How to deal with my demanding elderly mother who insists on staying in her home but can no longer take care of things
My brother and I told our mom that we would help her to stay in her own home until it started causing problems in our lives.
This may sound selfish on our part to some people. We both lived several hours from our mom. She would not consider moving closer to us when dad died. She was quite adamant about not giving up anything in her life to compensate for her health and money issues.
We enabled her to stay independent by assisting with bill paying, providing maintenance on the house, lawn care, an d we alternated going to see her 2 times a week each.
She was actually only alone 3 out of 7 days. When we went to see her it would take the entire day away from our duties at home and our families. We both had 2 hour drives each way and we would be wrecked by the time we got home.
We did all of the house cleaning, lawn work(until I hired a company to do it,) upkeep on the house, took her out for lunch and ran her to do any shopping she needed to do.
I was diagnosed with hep C and had to inject low dose chemo 3 times a week for a year. I also was caring for my mother in law and volunteered at a local nursing home.
Along with cleaning mom's home and mowing her yard, I also took care of my 5 bedroom home and mowed our acreage. The mowing at home took 7 hours every week.
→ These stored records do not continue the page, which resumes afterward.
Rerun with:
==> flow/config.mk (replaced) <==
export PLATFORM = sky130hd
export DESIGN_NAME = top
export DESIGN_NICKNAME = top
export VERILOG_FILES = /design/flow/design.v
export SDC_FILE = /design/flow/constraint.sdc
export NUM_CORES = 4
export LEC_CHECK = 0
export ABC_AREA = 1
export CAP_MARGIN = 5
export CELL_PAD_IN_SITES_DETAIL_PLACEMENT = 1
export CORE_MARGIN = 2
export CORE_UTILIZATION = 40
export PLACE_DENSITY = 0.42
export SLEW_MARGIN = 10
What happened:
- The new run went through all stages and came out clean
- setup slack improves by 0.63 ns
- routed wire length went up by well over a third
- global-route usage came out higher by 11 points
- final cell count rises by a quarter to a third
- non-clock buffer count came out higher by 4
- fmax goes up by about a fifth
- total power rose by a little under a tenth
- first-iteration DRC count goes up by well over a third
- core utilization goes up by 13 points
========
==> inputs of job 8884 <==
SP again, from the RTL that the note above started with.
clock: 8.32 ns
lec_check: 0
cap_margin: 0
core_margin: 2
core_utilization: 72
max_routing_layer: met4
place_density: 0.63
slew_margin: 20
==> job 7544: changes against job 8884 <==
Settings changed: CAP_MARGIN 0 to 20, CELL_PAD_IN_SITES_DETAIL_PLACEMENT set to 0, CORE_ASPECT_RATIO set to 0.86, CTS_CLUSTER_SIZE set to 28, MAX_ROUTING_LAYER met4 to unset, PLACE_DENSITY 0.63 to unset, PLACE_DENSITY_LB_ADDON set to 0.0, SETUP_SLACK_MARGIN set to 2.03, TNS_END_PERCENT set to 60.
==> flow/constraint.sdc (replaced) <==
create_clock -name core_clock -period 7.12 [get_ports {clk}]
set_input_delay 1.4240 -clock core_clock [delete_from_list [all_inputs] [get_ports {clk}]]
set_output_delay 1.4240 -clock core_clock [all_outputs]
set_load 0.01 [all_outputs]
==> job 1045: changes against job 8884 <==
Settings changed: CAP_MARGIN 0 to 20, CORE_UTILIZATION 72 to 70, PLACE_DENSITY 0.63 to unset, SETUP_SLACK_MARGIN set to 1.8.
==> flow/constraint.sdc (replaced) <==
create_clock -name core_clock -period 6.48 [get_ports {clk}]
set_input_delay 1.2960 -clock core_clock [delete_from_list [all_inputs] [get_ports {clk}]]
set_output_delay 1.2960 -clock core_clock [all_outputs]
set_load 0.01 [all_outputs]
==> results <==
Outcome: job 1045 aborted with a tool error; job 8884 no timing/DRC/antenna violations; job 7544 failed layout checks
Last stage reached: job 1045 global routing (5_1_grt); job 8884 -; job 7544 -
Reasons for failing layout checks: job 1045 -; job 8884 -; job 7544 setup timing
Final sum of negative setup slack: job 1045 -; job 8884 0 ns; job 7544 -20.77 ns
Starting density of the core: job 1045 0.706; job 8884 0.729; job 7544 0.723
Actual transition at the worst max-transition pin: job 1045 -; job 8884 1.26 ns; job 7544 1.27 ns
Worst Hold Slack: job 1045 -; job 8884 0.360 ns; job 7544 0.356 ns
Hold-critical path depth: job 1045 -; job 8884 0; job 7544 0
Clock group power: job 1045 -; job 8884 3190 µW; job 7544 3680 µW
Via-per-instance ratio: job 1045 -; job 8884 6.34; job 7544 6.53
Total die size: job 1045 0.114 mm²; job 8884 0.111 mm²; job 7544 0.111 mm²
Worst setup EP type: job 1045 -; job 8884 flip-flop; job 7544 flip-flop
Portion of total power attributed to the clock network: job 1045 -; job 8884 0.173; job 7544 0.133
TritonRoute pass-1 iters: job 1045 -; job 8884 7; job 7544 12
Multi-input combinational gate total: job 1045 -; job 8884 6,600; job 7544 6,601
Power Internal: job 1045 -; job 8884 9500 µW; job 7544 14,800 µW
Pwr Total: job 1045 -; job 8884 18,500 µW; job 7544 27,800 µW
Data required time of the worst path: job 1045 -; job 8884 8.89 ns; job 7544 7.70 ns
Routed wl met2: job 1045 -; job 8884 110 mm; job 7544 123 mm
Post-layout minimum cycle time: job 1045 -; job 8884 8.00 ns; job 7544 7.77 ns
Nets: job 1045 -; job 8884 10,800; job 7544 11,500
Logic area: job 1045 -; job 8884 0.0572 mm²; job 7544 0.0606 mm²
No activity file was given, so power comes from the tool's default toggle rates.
== JK ==
## AHB_Master_ALU_REG_pipelined
module AHB_Master_ALU_REG_pipelined (
    input wire        HCLK,        
    input wire        HRESETn,     
    output reg [31:0] HADDR,       
    output reg [2:0] HBURST,         
    output reg [2:0]  HSIZE,       
    output reg [1:0]  HTRANS,      
    output reg [31:0] HWDATA,      
    output reg        HWRITE,      
    input wire [31:0] HRDATA,      
    input wire        HREADY,      
    input wire        HRESP,
    input wire [63:0] cpu_inst
);
    wire [31:0] ReadData1, ReadData2;
    wire [31:0] ALUResult;
    reg RegWrite;
    reg [31:0] WriteData;
    reg type_data ;
    reg ALU_REG;
    reg write_read;
    reg [7:0] burst_length;
    reg [2:0] ReadReg1_ADDR;  
    reg [2:0] ReadReg2_ADDR;   
    reg [2:0] WriteReg_ADDR;   
    reg [2:0] AlU_OP;
    reg [2:0] WriteReg_ADDR2;
    reg [31:0] HWDATA_t;
    reg [31:0] HADDR_delay;
ALU alu(
    .A(ReadData1),
    .B(ReadData2),
    .AlU_OP(AlU_OP),
    .Result(ALUResult)
);
RegisterFile rf(
    .clk(HCLK),
    .rst_n(HRESETn),
    .ReadReg1_ADDR(ReadReg1_ADDR),
    .ReadReg2_ADDR(ReadReg2_ADDR),
    .WriteReg_ADDR(WriteReg_ADDR2),
    .WriteData(WriteData),
    .RegWrite(RegWrite),
    .ReadData1(ReadData1),
    .ReadData2(ReadData2)
);
localparam      IDLE         = 2'b00,
                BUSY     = 2'b01,
                NONSEQ   = 2'b10,
                SEQ      = 2'b11;
reg [9:0] burst_counter;
reg work;
always @(posedge HCLK or negedge HRESETn) begin
    if (!HRESETn)
        HADDR_delay <= 32'b0;
    else
        HADDR_delay <= cpu_inst [63:32];
end
always @(posedge HCLK or negedge HRESETn) begin
    if (!HRESETn)
    begin   
        HTRANS <= IDLE;   
        HADDR <= 32'b0;
        HBURST <= 3'b0;
        HSIZE <= 3'b0;
        HWDATA <= 32'b0;
        HWRITE <= 1'b0;
        RegWrite <= 1'b0;
        WriteData <= 32'b0;
        type_data <= 1'b0;
        ALU_REG <= 1'b0;
        write_read <= 1'b0;
        burst_length <= 8'b0;
        ReadReg1_ADDR <= 3'b0;
        ReadReg2_ADDR <= 3'b0;
        WriteReg_ADDR <= 3'b0;
        AlU_OP <= 3'b0;
        WriteReg_ADDR2 <= 3'b0;
        HWDATA_t <= 32'b0;
        burst_counter <= 10'b0;
        work <= 1'b0;
    end
    else
begin
        RegWrite <= 0;
        case (HTRANS)
            IDLE:begin
                if (type_data == 1)
  ...
Size: ~3800 cells after synthesis, about 460 flip-flops, roughly 170 I/O pins, ~28000 µm² of cells after synthesis.
clock: 9.47 ns
lec_check: 0
abc_area: 1
cap_margin: 20
core_margin: 2
core_utilization: 70
place_density: 0.6
slew_margin: 20
run.sh (not shown) runs the stock make flow with config.mk's settings and CLKGATE_MAP_FILE=.
Edits applied to the flow inputs when going from JK to MS:
Settings: a deleted ABC_AREA that had been 1; a change of CORE_UTILIZATION from 70 to 40; a change of the clock period (ns, I/O delays scaled along) from 9.47 to 5.77.
## What came out
- [compare] base=JK new=MS: worst clock skew decreased 0.019 ns, combinational share of cell area increased 1.9 points, maximum clock frequency increased 40 MHz, design area increased 5.3%.
- Comparing JK and MS, the higher number of cell instances after yosys synthesis is on JK.
- Summary of MS over JK: critical path depth -5; post-synthesis share of cell area spent on and, or, nand and nor gates -12 points.
- Hold slack in MS is 0.014 ns lower than in JK
- MS: wire length of the first global-routing pass is about 3.4% lower than what JK reported.
- Looking only at number of iterations in the first detailed-routing pass, and setting everything else aside, the higher value of JK and MS goes to JK.
- A critical path launch point of ReadReg2_ADDR[1]$_DFFE_PN0N_ is what MS shows, while ReadReg2_ADDR[2]$_DFFE_PN0N_ belongs to JK.
The following lists how AL was set up differently from MS:
Settings: an added HOLD_SLACK_MARGIN of 0.27; a change of PLACE_DENSITY from 0.6 to 0.37; an added ABC_AREA of 1; an added CORE_ASPECT_RATIO of 0.5; a change of CORE_UTILIZATION from 40 to 72; an added SETUP_SLACK_MARGIN of 0.46; an added CTS_CLUSTER_DIAMETER of 399; an added CTS_CLUSTER_SIZE of 99; a change of the clock period (ns, I/O delays scaled along) from 5.77 to 1.57.
Results
- Among MS and AL, the run that stopped before the end is AL, and it is the only one.
- AL | ERROR | clock tree synthesis
- Relative to MS, total cells reported by yosys after synthesis increased by about 30% in AL.
- AL: parity-gate share of the synthesized area counting xor and xnor cells 0.31 points below MS
- In the reports for MS and AL, the larger count of mapped cells out of synthesis belongs to AL.
Changes in TR relative to AL:
Settings: SETUP_SLACK_MARGIN: 0.46 -> unset; ABC_AREA: 1 -> unset; HOLD_SLACK_MARGIN: 0.27 -> unset; CTS_CLUSTER_DIAMETER: 399 -> 27; MAX_ROUTING_LAYER: unset -> met4; PLACE_DENSITY: 0.37 -> 0.6; CORE_UTILIZATION: 72 -> 71; CTS_CLUSTER_SIZE: 99 -> 34; CORE_ASPECT_RATIO: 0.5 -> unset; the clock period (ns, I/O delays scaled along): 1.57 -> 4.73.
Notes after the runs:
- TR did not finish; the tool stopped in global routing with error GRT-0116.
- AL -> TR: adder and majority cell fraction of the synthesized area flat
- Compared with AL, TR shows a floorplan die width that is 79 µm lower.
- TR vs. AL: area fraction in mux cells saw an increase, area share of xor/xnor cells in the synthesized design moved up, HPWL after detailed placement fell about 36%.
- From AL to TR the numbers moved as follows: mean area per synthesized cell increased 33%; compound-cell area share of the yosys netlist -1.7 points.

---

Setup of run A:
Starting RTL as in the previous note.
make LEC_CHECK=0 ABC_AREA=1 CAP_MARGIN=20 CELL_PAD_IN_SITES_DETAIL_PLACEMENT=2 CORE_MARGIN=2 CORE_UTILIZATION=65 CTS_CLUSTER_DIAMETER=277 CTS_CLUSTER_SIZE=55 GPL_ROUTABILITY_DRIVEN=1 GPL_TIMING_DRIVEN=0 HOLD_SLACK_MARGIN=0.07 PLACE_DENSITY_LB_ADDON=0.19 SLEW_MARGIN=10 TNS_END_PERCENT=95 finish   # period 8.57 ns
What ended run A was a tool error in detailed placement (3_5_place_dp); the run never finished.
We also farm and my husband works full time.
The injections made me feel like holy hell and caused me to be overly emotional and depressed. I had never been depressed before and I was in my forties, going through menopause at the same time.
Something had to give. No matter which house I was at, I felt guilty for not being at the other one. My mom and my husband did little to relieve that pressure.
My brother had to have brain surgery for tic douloureux which he had been suffering from for months.
This was when we told mom that our lives were so disrupted by many factors that we had to make changes.
She moved to the nursing home where I volunteered and it was a mile from my home. I won't repeat the details but if you are interested, please go to my Quora profile and read about this and many other experiences to do with nursing homes and elderly.
Her living in the nursing home was the best thing that had happened for our relationship in years.
I was in and out of the facility multiple times a day. I was involved in every aspect of her care. I made certain she was being taken care of properly and not neglected.
She and I were able to spend our time together doing pleasurable things instead of rushing around and working.
Mom died after being in the home just short of a year. I don't regret the decision to have mom move into a nursing home. Neither did she. We were closer than we had ever been and I miss her every minute of every day.